DATA PROVIDED: Begin
==> config.mk <==
export PLATFORM = sky130hd
export DESIGN_NAME = pc_gen
export DESIGN_NICKNAME = d
export VERILOG_FILES = /design/src/rtl/pc_gen_pkg.sv /design/src/rtl/pc_next_sel.sv /design/src/rtl/pc_gen.sv
export SDC_FILE = /design/constraint.sdc
export NUM_CORES = 1
export LEC_CHECK = 0
export CORE_ASPECT_RATIO = 1.1
export CORE_MARGIN = 2
export CORE_UTILIZATION = 51
export CTS_CLUSTER_DIAMETER = 200
export CTS_CLUSTER_SIZE = 25
export DETAILED_ROUTE_END_ITERATION = 16
export PLACE_DENSITY = 0.91
export SETUP_SLACK_MARGIN = 0.4
export SLEW_MARGIN = 20
export SYNTH_ARGS = -nofsm -noshare
export SYNTH_HDL_FRONTEND = slang
export SYNTH_SLANG_ARGS = --single-unit
==> constraint.sdc <==
create_clock -name clk -period 4 [get_ports clk]
set_clock_uncertainty 0.1 [all_clocks]
set_input_delay 0.6 -clock clk [delete_from_list [all_inputs] [get_ports clk]]
set_output_delay 0.6 -clock clk [all_outputs]
set_load 0.05 [all_outputs]
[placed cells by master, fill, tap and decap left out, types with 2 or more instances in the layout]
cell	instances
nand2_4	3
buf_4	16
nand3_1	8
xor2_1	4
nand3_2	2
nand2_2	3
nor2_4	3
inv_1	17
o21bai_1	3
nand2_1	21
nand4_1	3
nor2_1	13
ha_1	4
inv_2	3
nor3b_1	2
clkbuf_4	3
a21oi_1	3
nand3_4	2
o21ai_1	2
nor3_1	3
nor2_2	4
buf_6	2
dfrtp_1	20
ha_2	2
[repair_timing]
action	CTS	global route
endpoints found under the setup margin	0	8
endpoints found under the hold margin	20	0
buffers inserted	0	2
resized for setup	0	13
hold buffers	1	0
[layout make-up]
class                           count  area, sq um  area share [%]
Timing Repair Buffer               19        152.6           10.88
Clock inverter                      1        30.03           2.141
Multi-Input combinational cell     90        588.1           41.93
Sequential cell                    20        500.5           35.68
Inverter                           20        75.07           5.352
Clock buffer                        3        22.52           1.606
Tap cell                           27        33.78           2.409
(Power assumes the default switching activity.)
===== config.mk =====
export PLATFORM = sky130hd
export DESIGN_NAME = update_scheduler_flat
export DESIGN_NICKNAME = d
export VERILOG_FILES = /design/src/rtl/update_scheduler_if.sv /design/src/rtl/update_scheduler.sv /design/src/flat_wrapper.sv
export SDC_FILE = /design/constraint.sdc
export NUM_CORES = 1
export LEC_CHECK = 0
export ABC_AREA = 1
export ABC_CLOCK_PERIOD_IN_PS = 5400
export BUFFER_PORTS_ARGS = -buffer_cell sky130_fd_sc_hd__buf_4
export CAP_MARGIN = 20
export CORE_ASPECT_RATIO = 1.1
export CORE_UTILIZATION = 25
export CTS_CLUSTER_DIAMETER = 150
export DETAILED_ROUTE_END_ITERATION = 6
export GPL_ROUTABILITY_DRIVEN = 0
export GPL_TIMING_DRIVEN = 0
export PLACE_DENSITY = 0.42
export RECOVER_POWER = 50
export SETUP_SLACK_MARGIN = 0.4
export SYNTH_ARGS = -nofsm -noshare
export SYNTH_HDL_FRONTEND = slang
export SYNTH_SLANG_ARGS = --single-unit
export TNS_END_PERCENT = 1

===== constraint.sdc =====
create_clock -name clk -period 5.4 [get_ports clk]
set_input_delay 1.08 -clock clk [delete_from_list [all_inputs] [get_ports clk]]
set_output_delay 1.08 -clock clk [all_outputs]
set_load 0.02 [all_outputs]
File: src/rtl/spi_reg_ctrl.sv
// spi_reg_ctrl -- register file controller behind an SPI byte slave.
//
// The first byte of each chip-select window is a command:
//   bit7 = 1 read / 0 write, bit6 = auto-increment,
//   bits[5:4] unused, bits[3:0] = start address.
// All following bytes in the window are data bytes.
//   - On a write, each data byte is written to the current address.
//   - On a read, each received byte is a dummy byte, and the reply is
//     presented on data_to_send.
// Registers 0..13 are read/write. Register 14 reads status_in. Register 15
// reads ID_VALUE. Writes to 14 and 15 are dropped.
//
// Optional feature (macro SPI_REG_CTRL_WSTRB_EN): adds wr_strobe/wr_addr,
// which flag each cycle in which cfg_regs updates and the address written.
//
// Ports:
//   clk           system clock, rising edge
//   reset         asynchronous, active-high
//   cs            SPI chip select (active low, already synchronous to clk)
//   data_ready    byte-received flag from the SPI byte slave
//   received_data received byte, valid while data_ready=1
//   read_ack      one-cycle pulse that clears data_ready in the slave
//   data_to_send  byte the slave shifts out next
//   status_in     live status, readable as register 14
//   cfg_regs      registers 0..13, reg n at bits [8n+7:8n]
//   wr_strobe     (optional) pulses in the cycle cfg_regs updates
//   wr_addr       (optional) address written when wr_strobe is 1
module spi_reg_ctrl #(
  parameter logic [7:0] ID_VALUE = 8'hA5
) (
  input  logic         clk,
  input  logic         reset,
  input  logic         cs,
  input  logic         data_ready,
  input  logic [7:0]   received_data,
  output logic         read_ack,
  output logic [7:0]   data_to_send,
  input  logic [7:0]   status_in,
  output logic [111:0] cfg_regs
`ifdef SPI_REG_CTRL_WSTRB_EN
  ,
  output logic         wr_strobe,
  output logic [3:0]   wr_addr
`endif
);

  typedef enum logic [1:0] {IDLE, CMD, WDATA, RDATA} state_t;

  state_t            state;
  state_t            state_nxt;
  logic              consume;
  logic [3:0]        addr;
  logic              ainc;
  logic              rd_load_p1;
  logic [13:0][7:0]  regs;
  logic              wr_en;

  // Read mux: live status and the ID constant sit above the storage.
  function automatic logic [7:0] rd_value(input logic [3:0]       a,
                                          input logic [13:0][7:0] r,
                                          input logic [7:0]       st);
    logic [7:0] v;
    case (a)
      4'd14:   v = st;
      4'd15:   v = ID_VALUE;
      default: v = r[a];
    endcase
    return v;
  endfunction

  // A byte is taken only if it was not acknowledged in the previous cycle,
  // so read_ack can never stay high for two cycles while data_ready is
  // still clearing in the slave.
  assign consume  = data_ready & ~read_ack & ~cs & (state != IDLE);
  assign wr_en    = (state == WDATA) & consume & (addr < 4'd14);
  assign cfg_regs = regs;

  always_ff @(posedge clk or posedge reset) begin
    if (reset) state <= IDLE;
    else       state <= state_nxt;
  end

  always_comb begin
    state_nxt = state;
    if (cs) begin
      state_nxt = IDLE;
    end else begin
      case (state)
        IDLE:    state_nxt = CMD;
        CMD:     if (consume) state_nxt = received_data[7] ? RDATA : WDATA;
        default: state_nxt = state;
      endcase
    end
  end

  // Stage p0 -> p1: byte consumption, address update, register write
  always_ff @(posedge clk or posedge reset) begin
    if (reset) begin
      read_ack   <= 1'b0;
      addr       <= 4'd0;
      ainc       <= 1'b0;
      rd_load_p1 <= 1'b0;
      regs       <= '0;
    end else begin
      read_ack   <= consume;
      rd_load_p1 <= 1'b0;
      if (consume) begin
        case (state)
          CMD: begin
            addr       <= received_data[3:0];
            ainc       <= received_data[6];
            rd_load_p1 <= received_data[7];
          end
          WDATA: begin
            if (wr_en) regs[addr] <= received_data;
            if (ainc)  addr <= addr + 4'd1;
          end
          RDATA: begin
            // Reload even without auto-increment so reg 14 is re-sampled.
            if (ainc) addr <= addr + 4'd1;
            rd_load_p1 <= 1'b1;
          end
          default: ;
        endcase
      end
    end
  end

  // Stage p1 -> p2: present the (already advanced) address on data_to_send
  always_ff @(posedge clk or posedge reset) begin
    if (reset) begin
      data_to_send <= 8'h00;
    end else if (state_nxt != RDATA) begin
      data_to_send <= 8'h00;
    end else if (rd_load_p1) begin
      data_to_send <= rd_value(addr, regs, status_in);
    end
  end

`ifdef SPI_REG_CTRL_WSTRB_EN
  always_ff @(posedge clk or posedge reset) begin
    if (reset) begin
      wr_strobe <= 1'b0;
      wr_addr   <= 4'd0;
    end else begin
      wr_strobe <= wr_en;
      if (wr_en) wr_addr <= addr;
    end
  end
`endif

endmodule
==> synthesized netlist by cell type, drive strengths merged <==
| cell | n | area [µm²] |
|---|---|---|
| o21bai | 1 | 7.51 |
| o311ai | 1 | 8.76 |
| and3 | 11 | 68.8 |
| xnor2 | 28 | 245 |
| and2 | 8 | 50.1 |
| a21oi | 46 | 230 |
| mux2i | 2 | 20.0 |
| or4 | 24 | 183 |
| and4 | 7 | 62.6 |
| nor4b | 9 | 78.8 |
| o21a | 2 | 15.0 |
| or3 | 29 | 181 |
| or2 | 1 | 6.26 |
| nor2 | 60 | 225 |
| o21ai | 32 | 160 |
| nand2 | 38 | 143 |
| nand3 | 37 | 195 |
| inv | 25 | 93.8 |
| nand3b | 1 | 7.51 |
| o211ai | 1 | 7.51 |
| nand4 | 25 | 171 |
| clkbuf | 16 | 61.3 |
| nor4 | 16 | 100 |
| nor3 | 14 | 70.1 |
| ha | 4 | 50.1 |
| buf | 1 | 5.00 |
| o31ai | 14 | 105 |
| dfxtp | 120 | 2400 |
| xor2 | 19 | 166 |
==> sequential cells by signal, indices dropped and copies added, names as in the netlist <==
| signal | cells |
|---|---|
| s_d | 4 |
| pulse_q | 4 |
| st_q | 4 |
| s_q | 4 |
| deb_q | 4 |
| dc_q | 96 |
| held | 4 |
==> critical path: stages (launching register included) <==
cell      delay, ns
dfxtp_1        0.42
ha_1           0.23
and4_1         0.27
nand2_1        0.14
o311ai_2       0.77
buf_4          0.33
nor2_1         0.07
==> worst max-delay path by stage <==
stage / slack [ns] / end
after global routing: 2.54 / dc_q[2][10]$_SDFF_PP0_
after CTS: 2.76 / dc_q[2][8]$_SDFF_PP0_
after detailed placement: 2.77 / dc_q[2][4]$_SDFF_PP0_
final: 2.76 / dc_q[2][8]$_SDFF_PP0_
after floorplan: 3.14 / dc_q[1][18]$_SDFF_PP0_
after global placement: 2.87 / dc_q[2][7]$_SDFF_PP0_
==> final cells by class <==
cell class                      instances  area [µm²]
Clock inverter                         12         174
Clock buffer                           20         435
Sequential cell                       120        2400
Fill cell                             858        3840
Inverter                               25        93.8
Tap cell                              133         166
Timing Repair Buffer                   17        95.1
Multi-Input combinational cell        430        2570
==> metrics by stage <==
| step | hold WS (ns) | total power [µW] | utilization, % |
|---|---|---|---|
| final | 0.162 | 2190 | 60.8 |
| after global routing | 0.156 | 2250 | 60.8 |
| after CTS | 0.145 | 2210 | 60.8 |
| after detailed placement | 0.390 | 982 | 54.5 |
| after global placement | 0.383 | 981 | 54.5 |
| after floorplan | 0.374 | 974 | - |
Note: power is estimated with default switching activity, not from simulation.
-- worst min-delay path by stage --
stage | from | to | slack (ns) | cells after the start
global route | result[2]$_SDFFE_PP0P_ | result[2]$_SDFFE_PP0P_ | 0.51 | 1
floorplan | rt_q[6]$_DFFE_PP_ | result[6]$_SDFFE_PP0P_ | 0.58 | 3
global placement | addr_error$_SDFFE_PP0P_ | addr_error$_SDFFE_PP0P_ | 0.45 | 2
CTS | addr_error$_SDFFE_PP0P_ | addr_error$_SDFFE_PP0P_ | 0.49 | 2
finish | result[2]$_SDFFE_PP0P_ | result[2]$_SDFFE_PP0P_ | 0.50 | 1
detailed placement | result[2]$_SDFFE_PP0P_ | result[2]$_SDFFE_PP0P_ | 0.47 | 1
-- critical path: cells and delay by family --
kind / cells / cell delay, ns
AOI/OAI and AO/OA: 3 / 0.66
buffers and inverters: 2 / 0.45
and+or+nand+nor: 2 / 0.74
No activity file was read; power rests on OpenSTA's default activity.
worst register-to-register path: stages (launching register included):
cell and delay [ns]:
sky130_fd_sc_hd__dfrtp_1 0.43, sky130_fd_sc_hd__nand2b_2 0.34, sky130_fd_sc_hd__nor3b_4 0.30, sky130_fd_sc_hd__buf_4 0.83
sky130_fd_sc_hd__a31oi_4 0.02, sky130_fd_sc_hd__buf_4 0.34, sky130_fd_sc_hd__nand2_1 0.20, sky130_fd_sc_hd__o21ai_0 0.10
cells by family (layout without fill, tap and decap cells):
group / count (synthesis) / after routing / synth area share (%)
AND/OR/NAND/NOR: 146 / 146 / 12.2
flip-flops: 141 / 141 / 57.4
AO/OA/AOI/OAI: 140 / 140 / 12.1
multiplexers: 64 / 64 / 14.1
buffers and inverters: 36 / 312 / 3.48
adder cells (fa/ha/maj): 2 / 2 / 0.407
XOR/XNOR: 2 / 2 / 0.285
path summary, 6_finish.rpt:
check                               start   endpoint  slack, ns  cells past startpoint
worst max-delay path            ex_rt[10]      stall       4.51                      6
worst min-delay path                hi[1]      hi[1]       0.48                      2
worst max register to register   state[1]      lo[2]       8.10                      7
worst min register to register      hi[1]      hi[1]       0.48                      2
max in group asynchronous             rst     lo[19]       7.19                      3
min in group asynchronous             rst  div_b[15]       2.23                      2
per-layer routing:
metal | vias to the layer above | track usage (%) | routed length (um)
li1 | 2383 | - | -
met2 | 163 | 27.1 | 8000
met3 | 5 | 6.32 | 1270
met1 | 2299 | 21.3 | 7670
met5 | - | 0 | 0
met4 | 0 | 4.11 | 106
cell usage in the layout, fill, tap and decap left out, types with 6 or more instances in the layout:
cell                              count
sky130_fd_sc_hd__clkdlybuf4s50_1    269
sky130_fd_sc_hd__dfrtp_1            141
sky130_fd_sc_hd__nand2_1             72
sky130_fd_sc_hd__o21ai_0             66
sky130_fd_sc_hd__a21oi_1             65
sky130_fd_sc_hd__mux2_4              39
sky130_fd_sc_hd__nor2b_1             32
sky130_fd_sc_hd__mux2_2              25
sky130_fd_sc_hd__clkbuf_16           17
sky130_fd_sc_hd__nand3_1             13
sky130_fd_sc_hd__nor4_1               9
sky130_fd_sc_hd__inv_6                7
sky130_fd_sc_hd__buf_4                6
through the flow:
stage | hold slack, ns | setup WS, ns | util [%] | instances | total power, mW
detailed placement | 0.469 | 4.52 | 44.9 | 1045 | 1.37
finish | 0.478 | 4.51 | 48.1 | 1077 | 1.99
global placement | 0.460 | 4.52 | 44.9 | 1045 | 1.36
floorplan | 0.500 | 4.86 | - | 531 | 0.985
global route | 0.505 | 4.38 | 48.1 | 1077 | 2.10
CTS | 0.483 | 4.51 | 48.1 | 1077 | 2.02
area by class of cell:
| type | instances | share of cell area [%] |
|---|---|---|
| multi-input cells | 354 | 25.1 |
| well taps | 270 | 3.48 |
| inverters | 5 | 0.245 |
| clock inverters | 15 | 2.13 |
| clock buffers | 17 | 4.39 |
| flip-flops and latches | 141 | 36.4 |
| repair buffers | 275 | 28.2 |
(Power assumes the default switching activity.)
--- config.mk ---
export PLATFORM = sky130hd
export DESIGN_NAME = fp_int_to_float_conv
export DESIGN_NICKNAME = d
export VERILOG_FILES = /design/src/rtl/fp_conv_pkg.sv /design/src/rtl/fp_round_inc.sv /design/src/rtl/fp_int_to_float_conv.sv
export SDC_FILE = /design/constraint.sdc
export NUM_CORES = 1
export LEC_CHECK = 0
export CAP_MARGIN = 15
export CORE_MARGIN = 1
export CORE_UTILIZATION = 45
export CTS_CLUSTER_SIZE = 8
export DETAILED_ROUTE_END_ITERATION = 8
export PLACE_DENSITY = 0.68
export RECOVER_POWER = 25
export SLEW_MARGIN = 20
export SYNTH_ARGS = -nofsm -noshare
export SYNTH_HDL_FRONTEND = slang
export SYNTH_SLANG_ARGS = --single-unit
--- constraint.sdc ---
create_clock -name clk -period 3.7 [get_ports clk]
set_clock_uncertainty 0.05 [all_clocks]
set_input_delay 1.11 -clock clk [delete_from_list [all_inputs] [get_ports clk]]
set_output_delay 1.11 -clock clk [all_outputs]
set_load 0.01 [all_outputs]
DATA PROVIDED: End
Your response should be the exact lines running from the one with "354 | 25.1 |" to the final line of the material above.

**ANSWER TO THIS PROBLEM**.
| multi-input cells | 354 | 25.1 |
| well taps | 270 | 3.48 |
| inverters | 5 | 0.245 |
| clock inverters | 15 | 2.13 |
| clock buffers | 17 | 4.39 |
| flip-flops and latches | 141 | 36.4 |
| repair buffers | 275 | 28.2 |
(Power assumes the default switching activity.)
--- config.mk ---
export PLATFORM = sky130hd
export DESIGN_NAME = fp_int_to_float_conv
export DESIGN_NICKNAME = d
export VERILOG_FILES = /design/src/rtl/fp_conv_pkg.sv /design/src/rtl/fp_round_inc.sv /design/src/rtl/fp_int_to_float_conv.sv
export SDC_FILE = /design/constraint.sdc
export NUM_CORES = 1
export LEC_CHECK = 0
export CAP_MARGIN = 15
export CORE_MARGIN = 1
export CORE_UTILIZATION = 45
export CTS_CLUSTER_SIZE = 8
export DETAILED_ROUTE_END_ITERATION = 8
export PLACE_DENSITY = 0.68
export RECOVER_POWER = 25
export SLEW_MARGIN = 20
export SYNTH_ARGS = -nofsm -noshare
export SYNTH_HDL_FRONTEND = slang
export SYNTH_SLANG_ARGS = --single-unit
--- constraint.sdc ---
create_clock -name clk -period 3.7 [get_ports clk]
set_clock_uncertainty 0.05 [all_clocks]
set_input_delay 1.11 -clock clk [delete_from_list [all_inputs] [get_ports clk]]
set_output_delay 1.11 -clock clk [all_outputs]
set_load 0.01 [all_outputs]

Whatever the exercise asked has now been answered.